**Work order**: Once the line containing "multi-input combinational: 1147 / 38.0" is located, give it again exactly, together with each line that follows it to the end of the entries, and add nothing else.

Dataset excerpts:
★ ★ ★ ★ ★ ★ ★

===== config.mk =====
export PLATFORM = sky130hd
export DESIGN_NAME = flash_therm_encoder
export DESIGN_NICKNAME = d
export VERILOG_FILES = /design/src/rtl/flash_enc_pkg.sv /design/src/rtl/therm_bubble_filter.sv /design/src/rtl/therm_edge_detect.sv /design/src/rtl/onehot_to_bin.sv /design/src/rtl/flash_therm_encoder.sv
export SDC_FILE = /design/constraint.sdc
export NUM_CORES = 1
export LEC_CHECK = 0
export BUFFER_PORTS_ARGS = -buffer_cell sky130_fd_sc_hd__clkbuf_2
export CAP_MARGIN = 20
export CORE_MARGIN = 5
export CORE_UTILIZATION = 25
export CTS_BUF_LIST = sky130_fd_sc_hd__clkbuf_8
export CTS_CLUSTER_DIAMETER = 30
export DETAILED_ROUTE_END_ITERATION = 8
export GPL_ROUTABILITY_DRIVEN = 0
export GPL_TIMING_DRIVEN = 1
export SLEW_MARGIN = 20
export SYNTH_ARGS = -nofsm -noshare
export SYNTH_HDL_FRONTEND = slang
export SYNTH_SLANG_ARGS = --single-unit

===== constraint.sdc =====
create_clock -name clk -period 2.6 [get_ports clk]
set_input_delay 0.26 -clock clk [delete_from_list [all_inputs] [get_ports clk]]
set_output_delay 0.26 -clock clk [all_outputs]
set_load 0.02 [all_outputs]

===== src/rtl/flash_enc_pkg.sv =====
package flash_enc_pkg;

  // Apply the two active-low field inversions to a binary code.
  function automatic logic [7:0] fmt_word8(input logic [7:0] code,
                                           input logic msb_n,
                                           input logic lsb_n);
    logic [7:0] w;
    w[7]   = code[7] ^ ~msb_n;
    w[6:0] = code[6:0] ^ {7{~lsb_n}};
    return w;
  endfunction

endpackage


===== src/rtl/therm_bubble_filter.sv =====
module therm_bubble_filter #(
  parameter int N_BITS     = 255,
  parameter bit BUBBLE_FIX = 1'b1
) (
  input  logic [N_BITS-1:0] therm_i,
  output logic [N_BITS-1:0] therm_o
);

  generate
    if (BUBBLE_FIX) begin : g_vote
      for (genvar i = 0; i < N_BITS; i++) begin : g_bit
        logic below, above;
        // Virtual neighbours: a 1 below the lowest bit, a 0 above the top bit.
        if (i == 0) begin : g_lo_end
          assign below = 1'b1;
        end else begin : g_lo_mid
          assign below = therm_i[i-1];
        end
        if (i == N_BITS-1) begin : g_hi_end
          assign above = 1'b0;
        end else begin : g_hi_mid
          assign above = therm_i[i+1];
        end
        assign therm_o[i] = (below & therm_i[i]) | (below & above) | (therm_i[i] & above);
      end
    end else begin : g_pass
      assign therm_o = therm_i;
    end
  endgenerate

endmodule


===== src/rtl/therm_edge_detect.sv =====
module therm_edge_detect #(
  parameter int N_BITS = 255
) (
  input  logic [N_BITS-1:0] therm_i,
  output logic [N_BITS-1:0] hot_o
);

  // hot_o[i] marks the top of the run of ones: bit i set, bit i+1 clear.
  generate
    for (genvar i = 0; i < N_BITS; i++) begin : g_edge
      if (i == N_BITS-1) begin : g_top
        assign hot_o[i] = therm_i[i];
      end else begin : g_mid
        assign hot_o[i] = therm_i[i] & ~therm_i[i+1];
      end
    end
  endgenerate

endmodule


===== src/rtl/onehot_to_bin.sv =====
module onehot_to_bin #(
  parameter int CODE_W = 8,
  localparam int N_BITS = (1 << CODE_W) - 1
) (
  input  logic [N_BITS-1:0] hot_i,
  output logic [CODE_W-1:0] code_o
);

  // Position i stands for code i+1; the OR of all selected codes forms the result.
  always_comb begin
    code_o = '0;
    for (int i = 0; i < N_BITS; i++) begin
      code_o = code_o | ({CODE_W{hot_i[i]}} & CODE_W'(i + 1));
    end
  end

endmodule


===== src/rtl/flash_therm_encoder.sv =====
module flash_therm_encoder #(
  parameter bit BUBBLE_FIX = 1'b1,
  localparam int CODE_W = 8,
  localparam int N_CMP  = (1 << CODE_W) - 1
) (
  input  logic              clk,
  input  logic              rst,
  input  logic [N_CMP-1:0]  cmp_vec,
  input  logic              msb_inv_n,
  input  logic              lsb_inv_n,
  output logic [CODE_W-1:0] data_out
);
  import flash_enc_pkg::*;

  // Stage 1: sample register (comparator vector plus format controls).
  logic [N_CMP-1:0] cmp_q;
  logic             msbn_q, lsbn_q;

  always_ff @(posedge clk) begin
    if (rst) begin
      cmp_q  <= '0;
      msbn_q <= 1'b1;
      lsbn_q <= 1'b1;
    end else begin
      cmp_q  <= cmp_vec;
      msbn_q <= msb_inv_n;
      lsbn_q <= lsb_inv_n;
    end
  end

  // Encode path between the two stages.
  logic [N_CMP-1:0]  therm_clean;
  logic [N_CMP-1:0]  hot;
  logic [CODE_W-1:0] bin_code;

  therm_bubble_filter #(.N_BITS(N_CMP), .BUBBLE_FIX(BUBBLE_FIX)) u_filter (
    .therm_i (cmp_q),
    .therm_o (therm_clean)
  );

  therm_edge_detect #(.N_BITS(N_CMP)) u_edge (
    .therm_i (therm_clean),
    .hot_o   (hot)
  );

  onehot_to_bin #(.CODE_W(CODE_W)) u_enc (
    .hot_i  (hot),
    .code_o (bin_code)
  );

  // Stage 2: output register.
  always_ff @(posedge clk) begin
    if (rst) data_out <= '0;
    else     data_out <= fmt_word8(bin_code, msbn_q, lsbn_q);
  end


  thermo_onehot_chk: assert property (@(posedge clk) disable iff (rst)
    ((cmp_q & (cmp_q + 1'b1)) == '0) |-> $onehot0(hot));


  sat_full_chk: assert property (@(posedge clk) disable iff (rst)
    ((&cmp_q) && msbn_q && lsbn_q) |=> (data_out == 8'hFF));


  msb_fmt_chk: assert property (@(posedge clk) disable iff (rst)
    (!msbn_q) |=> (data_out[7] == ~$past(bin_code[7])));


  lsb_fmt_chk: assert property (@(posedge clk) disable iff (rst)
    (!lsbn_q) |=> (data_out[6:0] == ~$past(bin_code[6:0])));


  rst_clear_chk: assert property (@(posedge clk)
    rst |=> (data_out == '0 && cmp_q == '0));

endmodule


==> reports/summary.log, run 1 <==
qor: clocking.tritoncts_num_sinks 265
qor: cells_and_area.finish.net_count 2431
qor: timing.final_period_minus_worst_setup_slack 2.69 ns
qor: grt.grt.overflow.total 0
qor: timing.clock_skew 0.0502 ns
qor: timing.fmax 0.372 GHz
qor: floorplan.die_height 242 µm
qor: timing.finalMaxSlewViolations 0
qor: setup_path.crit_required 3.15 ns
qor: synth.synth_top_flop_cell sky130_fd_sc_hd__dfxtp_1
qor: setup_path.critPathMaxFanout 6
qor: routing.drt-vias-per-instance 4.74
qor: setup_path.regToRegEndpoint data_out[7]
qor: placed_design.place_area 16400 µm²
qor: power_and_ir_drop.power.sequential.fraction 37.3%
qor: placed_design.numPortBuffers 266
qor: clocking.clk_pin_slew_worst_paths 0.05 ns
qor: floorplan.design.die.area 58600 µm²
qor: setup_path.timing.critical_path.cells and4bb_2, a211oi_4, o2111ai_2, or4_4, or3_4, or2_1, or4_1, a21oi_1
qor: routing.post-route-drc-count 0
qor: cells_and_area.final_cell_mix sky130_fd_sc_hd__nor2b_1 (312), sky130_fd_sc_hd__clkbuf_2 (265), sky130_fd_sc_hd__dlygate4sd3_1 (257)
qor: synth.synth_sequential_area_ratio 39.4%
qor: power_and_ir_drop.p_sw 3.46 mW
qor: grt.grt_start_max_net_pins 70
qor: cells_and_area.area_added_between_synthesis_and_finish 53.4%
qor: setup_path.slowest_delay 0.48 ns
qor: timing.rsz0062_at_grt yes
qor: synth.syn-num-nets 1765
qor: min_path.hold_depth 2
qor: grt.first_global_vias 14400
qor: power_and_ir_drop.power.ir.vdd_worst 0.257 mV
qor: floorplan.start_util 25.1%
qor: synth.synth_seq_cells 265
qor: cells_and_area.final_layout_size_suffix_gt1_share 24.7%
qor: setup_path.reg2regPathDepth 8
qor: power_and_ir_drop.p_leak 8.94 nW
qor: power_and_ir_drop.p_sw_share 27.8%
qor: clocking.clk_latency 0.62 ns
qor: power_and_ir_drop.clock_power_share 45.3%
qor: synth.synth_cells 1506
qor: routing.vias 13800
qor: timing.tns_setup -0.101 ns
qor: setup_path.timing.critical_path.arrival 3.24 ns
qor: setup_path.cp_slowest_cell sky130_fd_sc_hd__or4_1
qor: grt.grt_antenna_before_repair 1
qor: setup_path.startpoint_type flop
qor: outcome.failed_checks negative setup slack
qor: power_and_ir_drop.power_per_cell_area 602 nW/µm²
qor: floorplan.floorplan.die.width 242 µm
qor: setup_path.crit-reg2reg-launch cmp_q[234]
qor: synth.synthArstFlopShare 0%
qor: floorplan.fp.coreArea 53600 µm²
qor: min_path.worstHoldStart rst
qor: min_path.hold_path_class input pin to flop
qor: synth.post_synth_instance_area 13500 µm²
qor: power_and_ir_drop.power_report.internal_total 8.97 mW
qor: timing.setup_slack -0.0891 ns
qor: clocking.cts_made_buffers 66
qor: placed_design.dpl.hpwl 45.1 mm
qor: timing.min_period_over_period 103%
qor: clocking.clk_root_buffer_cell sky130_fd_sc_hd__clkbuf_8
qor: routing.antenna_left 0
qor: setup_path.worstSetupEndpointType flop
qor: timing.max-slew-margin-rel 39.6%
qor: cells_and_area.final_core_util 38.5%
qor: clocking.cts_max_level 3
qor: outcome.outcome complete, but fails checks
qor: synth.synth_warnings 0
qor: timing.finalSetupViolCount 2
qor: cells_and_area.commonest_non_fill_non_tap_cell_in_the_layout sky130_fd_sc_hd__nor2b_1
qor: routing.routedWlPerCell 19.8 µm
qor: power_and_ir_drop.pwr-share-comb 17.4%
qor: cells_and_area.filler_cell_count 5438
qor: routing.postRouteWirelength 57.7 mm
qor: routing.drt_first_pass_iters 6
qor: clocking.clock_path_buffers 3
qor: floorplan.num_rows 85
qor: floorplan.io_pins 267
qor: cells_and_area.post-route-cell-area 20700 µm²
qor: grt.grtUsageTotal 18.9%
qor: clocking.cts_tree done
qor: timing.worst_pin_slew 0.897 ns
qor: synth.synth_enable_flop_cells 0
qor: routing.detailedRoute.firstIterationViolations 1150
qor: min_path.whs_endpoint cmp_q[95]
qor: synth.average_instance_area_after_synthesis 8.94 µm²
qor: setup_path.regToRegSetupSlack -0.09 ns
qor: timing.hold_violations 0
qor: synth.synth.distinct_cells 74
qor: setup_path.criticalPathCategory flop to flop
qor: grt.global_route_wire_length_before_repair 85.5 mm
qor: flow_run.number_of_maximum_capacitance_violations 0
qor: placed_design.pre_cts_slack -0.260 ns
[routing by layer]
| layer | share of wire [%] | track usage [%] | vias up |
|---|---|---|---|
| met2 | 46 | 30.8 | 633 |
| met3 | 6.6 | 3.52 | 160 |
| met1 | 43 | 24.0 | 6476 |
| met5 | 0 | 0 | - |
| li1 | - | - | 6580 |
| met4 | 4.5 | 9.23 | 0 |
[flip-flops by register name, summed over array words and instances (netlist names)]
register	count
cmp_q	255
data_out	8
lsbn_q	1
msbn_q	1
[synthesized netlist by cell type, types with 15 or more instances]
cell type | n | area, µm²
sky130_fd_sc_hd__nor3b_1 | 24 | 180
sky130_fd_sc_hd__nor2_1 | 27 | 101
sky130_fd_sc_hd__or3_1 | 16 | 100
sky130_fd_sc_hd__a32oi_1 | 16 | 140
sky130_fd_sc_hd__nor2b_1 | 315 | 1970
sky130_fd_sc_hd__xnor2_1 | 58 | 508
sky130_fd_sc_hd__nand2b_1 | 15 | 93.8
sky130_fd_sc_hd__nand2_1 | 90 | 338
sky130_fd_sc_hd__xor2_1 | 157 | 1380
sky130_fd_sc_hd__nor3_1 | 26 | 130
sky130_fd_sc_hd__o21ai_0 | 49 | 245
sky130_fd_sc_hd__o22ai_1 | 15 | 93.8
sky130_fd_sc_hd__clkbuf_1 | 40 | 150
sky130_fd_sc_hd__inv_1 | 50 | 188
sky130_fd_sc_hd__a21oi_1 | 21 | 105
sky130_fd_sc_hd__nand3b_1 | 72 | 541
sky130_fd_sc_hd__nor4_1 | 18 | 113
sky130_fd_sc_hd__dfxtp_1 | 265 | 5310
sky130_fd_sc_hd__nand4_1 | 29 | 181
sky130_fd_sc_hd__nand3_1 | 29 | 145
[layout make-up]
type | instances | area [µm²] | share of cell area (%)
Tap cell | 696 | 871 | 4.22
Multi-Input combinational cell | 1147 | 7940 | 38.4
Antenna cell | 2 | 5.00 | 0.0242
Sequential cell | 265 | 5340 | 25.8
Timing Repair Buffer | 642 | 4830 | 23.4
Clock inverter | 45 | 487 | 2.36
Clock buffer | 73 | 1000 | 4.86
Inverter | 50 | 188 | 0.908
[worst max-delay path: cells and delay by family (launching register included)]
kind | cells | cell delay, ns
compound gates | 3 | 0.52
simple gates | 5 | 1.77
flops | 1 | 0.36
[stage by stage]
| step | std cells | hold WS [ns] | power, mW |
|---|---|---|---|
| detailed placement | 2536 | 0.452 | 6.44 |
| finish | 2920 | 0.0689 | 12.4 |
| global placement | 2536 | 0.452 | 6.42 |
| global route | 2919 | 0.0839 | 12.9 |
| CTS | 2914 | 0.0540 | 12.5 |
| floorplan | 1506 | 0.364 | 5.56 |
[power groups by stage]
stage	clock network [mW]	logic (mW)	registers, mW
6_report	5.63	2.16	4.64
5_1_grt	5.96	2.30	4.66
4_1_cts	5.74	2.09	4.62
3_5_place_dp	0	1.74	4.70
3_3_place_gp	0	1.72	4.70
2_1_floorplan	0	0.957	4.61
[cells by family after synthesis]
logic type	count (synthesis)	synth area share [%]
flip-flops	265	39.4
XOR/XNOR	215	14.0
AND/OR/NAND/NOR	725	33.0
multiplexers	6	0.446
buffers and inverters	94	2.69
AO/OA/AOI/OAI	201	10.5
[worst max-delay path by stage]
| stage | start | end | slack [ns] | cells after the start |
|---|---|---|---|---|
| 2_1_floorplan | cmp_q[210] | data_out[7] | 0.04 | 9 |
| 3_3_place_gp | cmp_q[233] | data_out[7] | -0.13 | 8 |
| 3_5_place_dp | cmp_q[233] | data_out[7] | -0.26 | 8 |
| 4_1_cts | cmp_q[234] | data_out[7] | -0.07 | 8 |
| 5_1_grt | cmp_q[234] | data_out[7] | -0.15 | 8 |
| 6_report | cmp_q[234] | data_out[7] | -0.09 | 8 |
[what timing repair did]
action,CTS,global route
setup buffers,3,4
endpoints found under the hold margin,257,0
resized for setup,27,30
hold buffers,257,0
pin swaps,10,14
endpoints found under the setup margin,4,5
No activity file was read; power rests on OpenSTA's default activity.
==> inputs of run 2 (changes only) <==
- clock period: 2.6 -> 2.5 ns (I/O delays scaled with it)
==> run 2 against run 1 <==
The run still ends with negative setup slack left. Clock skew down 0.022 ns. Power up 2.7%. Sequential share of layout area down 0.60 points. First-iteration DRC count down 3.3%. Clock power down 0.9%. Global-route usage down 0.18 points.
==> reports/summary.log, run 2 (synthesized netlist as in run 1, its figures left out) <==
qor: placed_design.numPortBuffers 266
qor: timing.finalMaxSlewViolations 0
qor: outcome.failed_checks negative setup slack
qor: setup_path.crit-reg2reg-launch cmp_q[234]
qor: clocking.cts_tree done
qor: clocking.cts_made_buffers 60
qor: min_path.whs_endpoint cmp_q[125]
qor: power_and_ir_drop.power.sequential.fraction 37.6%
qor: floorplan.floorplan.die.width 242 µm
qor: setup_path.critPathMaxFanout 6
qor: cells_and_area.stdcell_count 2975
qor: routing.postRouteWirelength 57.8 mm
qor: cells_and_area.final_layout_size_suffix_gt1_share 27.0%
qor: timing.worst_pin_slew 0.875 ns
qor: setup_path.regToRegSetupSlack -0.19 ns
qor: routing.detailedRoute.firstIterationViolations 1112
qor: clocking.cts_max_level 2
qor: floorplan.io_pins 267
qor: clocking.clk_latency 0.64 ns
qor: cells_and_area.filler_cell_count 5338
qor: placed_design.placedCellCount 2599
qor: power_and_ir_drop.p_sw 3.68 mW
qor: setup_path.crit_required 3.05 ns
qor: power_and_ir_drop.power_report.internal_total 9.09 mW
qor: routing.vias 14000
qor: cells_and_area.largest_register cmp_q
qor: clocking.clk_pin_slew_worst_paths 0.06 ns
qor: routing.post-route-drc-count 0
qor: timing.hold_violations 0
qor: floorplan.num_rows 85
qor: timing.setup_slack -0.188 ns
qor: power_and_ir_drop.pwr-share-comb 18.7%
qor: power_and_ir_drop.power.ir.vdd_worst 0.344 mV
qor: power_and_ir_drop.p_leak 9.19 nW
qor: timing.fmax 0.372 GHz
qor: clocking.clk_root_buffer_cell sky130_fd_sc_hd__clkbuf_8
qor: power_and_ir_drop.clock_power_share 43.7%
qor: floorplan.start_util 25.1%
qor: timing.min_period_over_period 108%
qor: grt.grt.overflow.total 0
qor: outcome.outcome complete, but fails checks
qor: cells_and_area.largest_register_ff_count 255
qor: timing.finalSetupViolCount 2
qor: setup_path.startpoint_type flop
qor: flow_run.number_of_maximum_capacitance_violations 0
qor: setup_path.worstSetupEndpointType flop
qor: floorplan.design.die.area 58600 µm²
qor: grt.grt_start_max_net_pins 71
qor: cells_and_area.area_added_between_synthesis_and_finish 56.8%
qor: cells_and_area.multi_input_area 8030 µm²
qor: grt.global_route_wire_length_before_repair 84.9 mm
qor: grt.grtUsageTotal 18.7%
qor: timing.max-slew-margin-rel 40.9%
qor: min_path.hold_depth 2
qor: routing.drt-vias-per-instance 4.69
qor: clocking.clock_path_buffers 3
qor: clocking.tritoncts_num_sinks 265
qor: power_and_ir_drop.total_power 12.8 mW
qor: power_and_ir_drop.p_sw_share 28.8%
qor: power_and_ir_drop.power_per_cell_area 605 nW/µm²
qor: setup_path.regToRegEndpoint data_out[7]
qor: setup_path.reg2regPathDepth 8
qor: min_path.hold_path_class input pin to flop
qor: placed_design.dpl.hpwl 45.5 mm
qor: floorplan.fp.coreArea 53600 µm²
qor: routing.drt_first_pass_iters 5
qor: timing.final_period_minus_worst_setup_slack 2.69 ns
qor: floorplan.die_height 242 µm
qor: min_path.worstHoldStart rst
qor: setup_path.timing.critical_path.arrival 3.24 ns
qor: cells_and_area.commonest_non_fill_non_tap_cell_in_the_layout sky130_fd_sc_hd__nor2b_1
qor: routing.antenna_left 0
qor: grt.grt_antenna_before_repair 2
qor: cells_and_area.final_cell_mix sky130_fd_sc_hd__nor2b_1 (314), sky130_fd_sc_hd__clkbuf_2 (265), sky130_fd_sc_hd__dlygate4sd3_1 (257)
qor: timing.rsz0062_at_grt yes
qor: grt.first_global_vias 14400
qor: cells_and_area.ff_latch_area 5330 µm²
qor: timing.clock_skew 0.0284 ns
qor: cells_and_area.finish.net_count 2488
qor: setup_path.criticalPathCategory flop to flop
qor: routing.routedWlPerCell 19.4 µm
qor: cells_and_area.layout_top_registers cmp_q: 255 flops, data_out: 8 flops
## run 2: cell types whose count changed in the layout (fill, tap and decap cells not counted), moves of 6 or more
cell | previous run | this run
sky130_fd_sc_hd__buf_4 | 117 | 180
sky130_fd_sc_hd__clkbuf_8 | 73 | 65
sky130_fd_sc_hd__clkinv_2 | 15 | 7
sky130_fd_sc_hd__inv_6 | 0 | 10
sky130_fd_sc_hd__nor4_1 | 14 | 7
sky130_fd_sc_hd__nor4_2 | 2 | 8
## run 2: per-stage QoR
step	setup slack, ns	util [%]	cell area (µm²)	setup TNS, ns	hold WS (ns)
2_1_floorplan	-0.0597	-	13500	-0.0609	0.354
3_3_place_gp	-0.193	31.4	16800	-0.527	0.441
3_5_place_dp	-0.314	31.4	16800	-0.724	0.447
4_1_cts	-0.203	39.0	20900	-0.300	0.0276
5_1_grt	-0.277	39.4	21100	-0.468	0.0555
6_report	-0.188	39.4	21100	-0.286	0.0445
## run 2: critical path, stage by stage, from the launching register on
cell	delay, ns
sky130_fd_sc_hd__dfxtp_4	0.37
sky130_fd_sc_hd__and4bb_1	0.22
sky130_fd_sc_hd__a211oi_2	0.24
sky130_fd_sc_hd__o2111ai_1	0.15
sky130_fd_sc_hd__or4_4	0.47
sky130_fd_sc_hd__or3_1	0.35
sky130_fd_sc_hd__or2_1	0.23
sky130_fd_sc_hd__or4_1	0.48
sky130_fd_sc_hd__a21oi_1	0.13
## run 2: metal layers
metal / GRT usage [%] / vias to the layer above / routed length (µm)
met3: 3.95 / 144 / 3800
met2: 31.1 / 575 / 26500
li1: - / 6695 / -
met1: 23.5 / 6552 / 24800
met5: 0 / - / 0
met4: 8.04 / 0 / 2690
## run 2: timing repair
action / 4_1_cts / 5_1_grt
pin swaps: 3 / 17
hold endpoints to repair: 257 / 0
setup buffers: 2 / 5
gates resized for setup: 20 / 47
setup endpoints to repair: 6 / 8
hold buffers: 257 / 0
## run 2: how the worst max path moves through the flow
stage / slack (ns) / start / end
floorplan: -0.06 / cmp_q[210] / data_out[7]
global placement: -0.19 / cmp_q[75] / data_out[6]
detailed placement: -0.31 / cmp_q[233] / data_out[7]
CTS: -0.20 / cmp_q[234] / data_out[7]
global route: -0.28 / cmp_q[234] / data_out[7]
finish: -0.19 / cmp_q[234] / data_out[7]
## run 2: power groups by stage
stage          sequential, mW  combinational (mW)  clock, mW
5_1_grt                  4.83                2.54       5.90
2_1_floorplan            4.79               0.996          0
6_report                 4.80                2.39       5.58
3_3_place_gp             4.87                1.89          0
3_5_place_dp             4.88                1.91          0
4_1_cts                  4.79                2.28       5.68
## run 2: layout make-up
type / instances / area share (%)
inverter: 50 / 0.889
multi-input combinational: 1147 / 38.0
antenna: 1 / 0.0118
clock inverter: 46 / 2.39
tap: 696 / 4.12
sequential: 265 / 25.2
clock buffer: 65 / 4.24
timing repair buffer: 705 / 25.1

★ ★ ★ ★ ★ ★ ★

**Response to this task**:
multi-input combinational: 1147 / 38.0
antenna: 1 / 0.0118
clock inverter: 46 / 2.39
tap: 696 / 4.12
sequential: 265 / 25.2
clock buffer: 65 / 4.24
timing repair buffer: 705 / 25.1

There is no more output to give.